I can't work out the maths to that and I bloody work there! And people wonder why we get stressed

WigWamBam · 21/10/2008 20:58

You got it, Squeaky ...

Four children hanging off your hands, two showing you the paper aeroplane they've made, three dobbing in Jack for pushing over Jane, Jane sobbing and and Jack hiding somewhere he shouldn't, a couple of the more attention-seeking children competing with Jane to try and get your attention, one showing you the new bracelet which she really shouldn't be wearing in the playground, another one showing off her new hair ribbons, three begging for stickers, and still those eyes in the back of your head watching out for the other children who might variously be climbing on things they shouldn't, shoving over children they shouldn't, teasing each other, running into each other, falling over, off or through things, being in places they shouldn't be, crying because someone won't play with them, strangling each other with the skipping rope/their cardigans/the football bibs ... you get the picture.

I like being out in the playground though; for all it's problems it can be a lovely job. It's nice when the children get used to you and know that they can come and talk to you. It's lovely to share their playtime with them, tie a skipping rope to a drainpipe and sing skipping songs with them - it can actually be a real privilege to become so involved with them. Doesn't stop it being the most hectic, mind-blowingly packed, stressful couple of hours of my day!

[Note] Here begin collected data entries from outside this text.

### src/rtl/pic12f508_pkg.sv
// Shared constants for the PIC12F508 Timer0 slice: OPTION bit layout,
// file address, prescaler sizing and post-write inhibit length.
package pic12f508_pkg;
  localparam int OPT_PS_LSB  = 0;
  localparam int OPT_PS_MSB  = 2;
  localparam int OPT_PSA     = 3;
  localparam int OPT_T0SE    = 4;
  localparam int OPT_T0CS    = 5;
  localparam logic [4:0] TMR0_ADDR = 5'h01;
  localparam int PRE_W_DEF   = 8;
  localparam int INHIBIT_LEN = 2;
  localparam int BLANK_CLKS  = 3;

  typedef enum logic {SRC_CYC = 1'b0, SRC_T0CKI = 1'b1} t0_src_e;

  // Low (ps+1) bits set: prescaler taps for ratio 2^(ps+1).
  function automatic logic [7:0] ps_mask(input logic [2:0] ps);
    return 8'((9'd2 << ps) - 9'd1);
  endfunction
endpackage

### src/rtl/pic12f508_tmr0_if.sv
// Control/data bundle between the core and the Timer0 block.
interface pic12f508_tmr0_if;
  logic       cyc_en;
  logic       t0cs;
  logic       t0se;
  logic       psa;
  logic [2:0] ps;
  logic       t0cki;
  logic       wr_en;
  logic [7:0] wr_data;
  logic       clrwdt;
  logic       wdt_base;
  logic [7:0] tmr0;
  logic       ovf;
  logic       wdt_tick;

  modport master (output cyc_en, t0cs, t0se, psa, ps, t0cki, wr_en, wr_data,
                         clrwdt, wdt_base,
                  input  tmr0, ovf, wdt_tick);
  modport slave  (input  cyc_en, t0cs, t0se, psa, ps, t0cki, wr_en, wr_data,
                         clrwdt, wdt_base,
                  output tmr0, ovf, wdt_tick);
endinterface

### src/rtl/pic12f508_tmr0_t0cki_sync.sv
// T0CKI pin synchronizer with post-reset blanking and polarity-selected
// single-clk edge pulse.
module pic12f508_tmr0_t0cki_sync
  import pic12f508_pkg::*;
(
  input  logic clk,
  input  logic rst_n,
  input  logic pin,
  input  logic fall,
  output logic edge_pulse
);
  logic       s1, s2, hist;
  logic [1:0] blank_cnt;
  logic       armed;

  always_ff @(posedge clk or negedge rst_n) begin
    if (!rst_n) begin
      s1        <= 1'b0;
      s2        <= 1'b0;
      hist      <= 1'b0;
      blank_cnt <= '0;
    end else begin
      s1   <= pin;
      s2   <= s1;
      hist <= s2;
      if (!armed) blank_cnt <= blank_cnt + 2'd1;
    end
  end

  // History keeps tracking during blanking, so a pin already high at
  // reset release settles without producing an edge.
  assign armed      = (blank_cnt == 2'(BLANK_CLKS));
  assign edge_pulse = armed & (fall ? (hist & ~s2) : (s2 & ~hist));
endmodule

### src/rtl/pic12f508_tmr0.sv
// Timer0: 8-bit TMR0 with the prescaler shared between TMR0 and the WDT,
// clocked by the instruction cycle or by T0CKI edges.
module pic12f508_tmr0
  import pic12f508_pkg::*;
#(
  parameter int PRE_W = PRE_W_DEF
) (
  input logic              clk,
  input logic              rst_n,
  pic12f508_tmr0_if.slave  bus
);
  logic             edge_pulse, pending;
  logic             cnt_evt, pre_evt, pre_clr, hit, inc;
  logic [PRE_W-1:0] pre, mask;
  logic [1:0]       inh;
  logic [7:0]       tmr0_q;
  logic             ovf_q, tick_q;

  pic12f508_tmr0_t0cki_sync u_t0cki_sync (
    .clk        (clk),
    .rst_n      (rst_n),
    .pin        (bus.t0cki),
    .fall       (bus.t0se),
    .edge_pulse (edge_pulse)
  );

  always_comb begin
    mask    = PRE_W'(ps_mask(bus.ps));
    hit     = ((pre & mask) == mask);
    cnt_evt = bus.cyc_en & (~bus.t0cs | pending);
    pre_evt = bus.psa ? bus.wdt_base : cnt_evt;
    pre_clr = bus.psa ? bus.clrwdt : bus.wr_en;
    inc     = cnt_evt & (bus.psa | hit) & (inh == 2'd0);
  end

  always_ff @(posedge clk or negedge rst_n) begin
    if (!rst_n) begin
      pending <= 1'b0;
      pre     <= '0;
      inh     <= '0;
      tmr0_q  <= '0;
      ovf_q   <= 1'b0;
      tick_q  <= 1'b0;
    end else begin
      // Any number of edges within one instruction cycle collapse to one.
      if (bus.t0cs && edge_pulse)        pending <= 1'b1;
      else if (bus.cyc_en || !bus.t0cs)  pending <= 1'b0;

      if (pre_clr)      pre <= '0;
      else if (pre_evt) pre <= pre + 1'b1;

      if (bus.wr_en)                     inh <= 2'(INHIBIT_LEN);
      else if (bus.cyc_en && inh != '0)  inh <= inh - 2'd1;

      ovf_q <= 1'b0;
      if (bus.wr_en) begin
        tmr0_q <= bus.wr_data;
      end else if (inc) begin
        tmr0_q <= tmr0_q + 8'd1;
        ovf_q  <= (tmr0_q == 8'hFF);
      end

      tick_q <= bus.psa ? (bus.wdt_base & hit) : bus.wdt_base;
    end
  end

  assign bus.tmr0     = tmr0_q;
  assign bus.ovf      = ovf_q;
  assign bus.wdt_tick = tick_q;
endmodule

### src/flat_wrapper.sv
// flat-port wrapper written by rule: the top's interface ports become plain ports
module pic12f508_tmr0_flat import pic12f508_pkg::*;
#(
  parameter int PRE_W = PRE_W_DEF
)
  (clk, rst_n, bus_cyc_en, bus_t0cs, bus_t0se, bus_psa, bus_ps, bus_t0cki, bus_wr_en, bus_wr_data, bus_clrwdt, bus_wdt_base, bus_tmr0, bus_ovf, bus_wdt_tick);
  pic12f508_tmr0_if bus_i ();
  input logic clk;
  input logic rst_n;
  input wire logic [$bits(bus_i.cyc_en)-1:0] bus_cyc_en;
  input wire logic [$bits(bus_i.t0cs)-1:0] bus_t0cs;
  input wire logic [$bits(bus_i.t0se)-1:0] bus_t0se;
  input wire logic [$bits(bus_i.psa)-1:0] bus_psa;
  input wire logic [$bits(bus_i.ps)-1:0] bus_ps;
  input wire logic [$bits(bus_i.t0cki)-1:0] bus_t0cki;
  input wire logic [$bits(bus_i.wr_en)-1:0] bus_wr_en;
  input wire logic [$bits(bus_i.wr_data)-1:0] bus_wr_data;
  input wire logic [$bits(bus_i.clrwdt)-1:0] bus_clrwdt;
  input wire logic [$bits(bus_i.wdt_base)-1:0] bus_wdt_base;
  output wire logic [$bits(bus_i.tmr0)-1:0] bus_tmr0;
  output wire logic [$bits(bus_i.ovf)-1:0] bus_ovf;
  output wire logic [$bits(bus_i.wdt_tick)-1:0] bus_wdt_tick;
  assign bus_i.cyc_en = bus_cyc_en;
  assign bus_i.t0cs = bus_t0cs;
  assign bus_i.t0se = bus_t0se;
  assign bus_i.psa = bus_psa;
  assign bus_i.ps = bus_ps;
  assign bus_i.t0cki = bus_t0cki;
  assign bus_i.wr_en = bus_wr_en;
  assign bus_i.wr_data = bus_wr_data;
  assign bus_i.clrwdt = bus_clrwdt;
  assign bus_i.wdt_base = bus_wdt_base;
  assign bus_tmr0 = bus_i.tmr0;
  assign bus_ovf = bus_i.ovf;
  assign bus_wdt_tick = bus_i.wdt_tick;
  pic12f508_tmr0 #(.PRE_W(PRE_W)) u_core (.clk(clk), .rst_n(rst_n), .bus(bus_i));
endmodule
### config.mk
export PLATFORM = sky130hd
export DESIGN_NAME = pic12f508_tmr0_flat
export DESIGN_NICKNAME = d
export VERILOG_FILES = /design/src/rtl/pic12f508_pkg.sv /design/src/rtl/pic12f508_tmr0_if.sv /design/src/rtl/pic12f508_tmr0_t0cki_sync.sv /design/src/rtl/pic12f508_tmr0.sv /design/src/flat_wrapper.sv
export SDC_FILE = /design/constraint.sdc
export NUM_CORES = 1
export LEC_CHECK = 0
export BUFFER_PORTS_ARGS = -buffer_cell sky130_fd_sc_hd__buf_4
export CORE_MARGIN = 2
export CORE_UTILIZATION = 25
export CTS_BUF_LIST = sky130_fd_sc_hd__clkbuf_2 sky130_fd_sc_hd__clkbuf_4 sky130_fd_sc_hd__clkbuf_8
export CTS_CLUSTER_SIZE = 28
export DETAILED_ROUTE_END_ITERATION = 10
export PLACE_DENSITY = 0.48
export SYNTH_ARGS = -nofsm -noshare
export SYNTH_HDL_FRONTEND = slang
export SYNTH_SLANG_ARGS = --single-unit
### constraint.sdc
create_clock -name clk -period 2.5 [get_ports clk]
set_input_delay 0.125 -clock clk [delete_from_list [all_inputs] [get_ports clk]]
set_output_delay 0.125 -clock clk [all_outputs]
set_load 0.03 [all_outputs]
==> results by group <==
Worst setup path
  • WP data required: 2.69 ns
  • Critical path type: input port to flip-flop
  • Critical path capture point type: flip-flop
  • Critical Path Fanout Max: 13
  • Arr. time, crit path: 2.46 ns
  • Startpoint types: input port

Routing
  • Avg WL per Cell: 12.5 um
  • Via-per-instance ratio: 4.72
  • 1st-iter DRT viols: 49
  • Antenna violation net count after detailed routing: 0
  • DR vias: 1236
  • # DRC: 0
  • DRT Pass-1 Iters: 4
  • Final wirelength: 3.26 mm

Synthesis
  • Synth unique cells: 38
  • Synth area leader: dfrtp_1
  • Syn Nets: 178
  • Share of the synthesized area in the top cell type: 44.8%
  • Ys Warns: 0
  • Mapped Cells: 152
  • Post-synthesis sequential area ratio: 44.8%
  • Synth Cell Area: 1450 um^2
  • Avg Cell Area, Syn: 9.56 um^2
  • Top cells by area, synth: dfrtp_1 45%, ha_1 4.3%, nand2_1 4.1%, nor2_1 4.1%, xnor2_1 3.0%
  • Yosys reg bits: 26

Global routing
  • First-pass GRT wire length: 5.54 mm
  • GRT Util Overall: 11.0%
  • Largest net degree at the start of global routing: 27
  • Initial antenna violation count: 0
  • Gr ovfl total: 0
  • Vias in the first global route: 1186

Power
  • Pwr/cell area: 496 nW/um^2
  • Total Power: 0.917 mW
  • Max IR drop VDD: 0.000160 V
  • Leak: 0.796 nW

STA
  • Setup TNS: 0 ns
  • Hold Vio Cnt, Final: 0
  • RSZ-0062 raised after global routing: false
  • Rel. slew slack: 63.4%
  • Clock period minus worst slack: 2.26 ns
  • Slew Limit Fails: 0
  • Final Skew: 0.00114 ns
  • Hold Worst Slack: 0.0569 ns
  • Final setup vio count: 0
  • Final period utilization: 90.6%
  • Final worst setup slack: 0.236 ns
  • Slew @ Worst Pin: 0.545 ns
  • Top achievable clock speed: 442 MHz

Cells and area
  • Area of the multi-input gates: 746 um^2
  • NumNets Final: 218
  • Number of non-filler instances in the completed layout: 262
  • Post-route design area: 1850 um^2
  • Most frequent cells in the layout: 36 x buf_4, 26 x dfrtp_1, 16 x nor2_1, 16 x nand2_1
  • Commonest non-fill, non-tap cell in the layout: buf_4
  • Reg area: 651 um^2
  • Ant. Diodes: 0
  • Layout cells sized above 1: 24.2%
  • Filler cell count: 606
  • Area Growth Syn to Fin: 27.2%
  • Final Util: 33.2%

Die
  • Die area: 6440 um^2
  • Starting density of the core: 26.1%
  • Core area: 5570 um^2
  • Die width: 80.2 um
  • # IOs: 31
  • Die Y: 80.2 um
  • Row cnt: 27

Clock network
  • CTS clk-pin slew, worst paths: 0.09 ns
  • CTS tree: done
  • Root Driver: clkbuf_8
  • Clk_lat worst skew: 0.26 ns
  • Clk sink count: 26
  • PostCTS Resize Cnt: 0
  • TritonCTS buffer count: 3
  • CTS max path bufs: 2
  • CTS H-tree lvls: 1

Placed design
  • Number of port buffers: 30
  • Area after DPL: 1790 um^2
  • RePlAce Congestion: 0.766
  • Place WS: -0.0291 ns
  • HPWL after detailed placement: 2.39 mm
  • Post-placement cell count: 257

Flow run
  • # Max-Cap Violations: 0

Status
  • Status: complete, no violations

Hold path
  • Hold Path Class: input port to flip-flop
==> final cells by class <==
class	count	area share, %
repair buffers	38	15.7
multi-input cells	115	40.4
well taps	72	4.87
clock buffers	3	2.23
inverters	8	1.62
flip-flops and latches	26	35.2
==> synthesized netlist by cell type, drive strengths merged <==
cell type,instances
mux2i,2
a31oi,5
buf,2
a32oi,1
or3,5
nor4,2
nor3b,1
clkbuf,1
and3b,2
o31ai,4
o211ai,5
a311o,1
nand3,5
a21oi,5
nor4b,1
nand2b,2
nand4,5
xor2,3
o21ai,9
inv,8
or3b,1
or4,4
nand2,16
ha,5
nor3,2
a31o,1
xnor2,5
a21boi,1
nor2,16
dfrtp,26
nor2b,3
a211oi,1
mux2,1
or4b,1
==> cells by family after synthesis <==
kind of cell	Yosys count	synth area share, %
AO/OA/AOI/OAI	33	15.1
multiplexers	3	2.15
flip-flops	26	44.8
AND/OR/NAND/NOR	66	25.0
XOR/XNOR	8	4.82
adder cells (fa/ha/maj)	5	4.31
buffers and inverters	11	3.88
==> final timing paths <==
path                                              from                      to  slack, ns  cells after the start
worst max-delay path                         bus_ps[2]      u_core.bus.tmr0[6]       0.24                     10
worst min-delay path                    bus_wr_data[4]      u_core.bus.tmr0[4]       0.06                      3
worst max register to register           u_core.pre[0]      u_core.bus.tmr0[6]       0.40                      7
worst min register to register  u_core.u_t0cki_sync.s1  u_core.u_t0cki_sync.s2       0.35                      0
max in group asynchronous                        rst_n      u_core.bus.tmr0[6]       1.94                      2
min in group asynchronous                        rst_n           u_core.pre[3]       0.30                      2
==> power by group <==
part / leakage (nW) / internal [mW] / switching, mW
Clock: 0.0216 / 0.108 / 0.130
Sequential: 0.318 / 0.447 / 0.0288
Combinational: 0.456 / 0.0911 / 0.112
==> metal layers <==
layer,up-vias,part of all wire [%],global-route usage (%)
li1,629,-,-
met2,12,47,16.7
met1,593,50,15.9
met3,2,3.0,2.02
met4,0,0.71,3.05
met5,-,0,0
==> flip-flops by register name, summed over array words and instances, names as in the netlist <==
name	cells
u_core.u_t0cki_sync.blank_cnt	2
u_core.bus.tmr0	8
u_core.pre	8
u_core.u_t0cki_sync.s1	1
u_core.pending	1
u_core.bus.ovf	1
u_core.u_t0cki_sync.hist	1
u_core.u_t0cki_sync.s2	1
u_core.inh	2
u_core.bus.wdt_tick	1
==> critical path, cell delays in order <==
cell	delay [ns]
buf_4	0.11
or3_4	0.38
ha_1	0.29
o21ai_0	0.07
a311o_1	0.32
nor4_2	0.24
a32oi_2	0.07
buf_4	0.19
or4_1	0.50
a31oi_1	0.17
==> timing repair <==
action | 4_1_cts | 5_1_grt
endpoints found under the hold margin | 27 | 0
buffers inserted | 0 | 0
hold buffers | 2 | 0
Power figures use the tool's default switching activity.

Howlingbellyofbeelzebub · 21/10/2008 21:01

Sqeakypop - I did not know dd would have this kind of poo situation, she was fine over the weekend on the medication and for some reason it has all taken off since then even though I haven't given her any meds since Sunday morning. I still think it is utterly ridiculous to not let a 4 year old go to toilet any time they need too, my dd has a very erratic bladder and when she needs to go she needs to go. I used to teach older children too as there definatively comes a time when you know if a child is putting it on and can wait a bit longer but it is ridiculous to ever make that assumption about these little 4 and 5 year olds in reception who are basically not far off being toddlers.

OP posts:
SaTanicGore · 21/10/2008 21:05

I am appalled that you weren't notified at the time Howling. The poor mite should have gone home, not back to class.

And why on earth wasn't she fed? No time to eat lunch is a poor excuse, they should at the very least have set a meal aside for her and taken her to eat before she went back to class.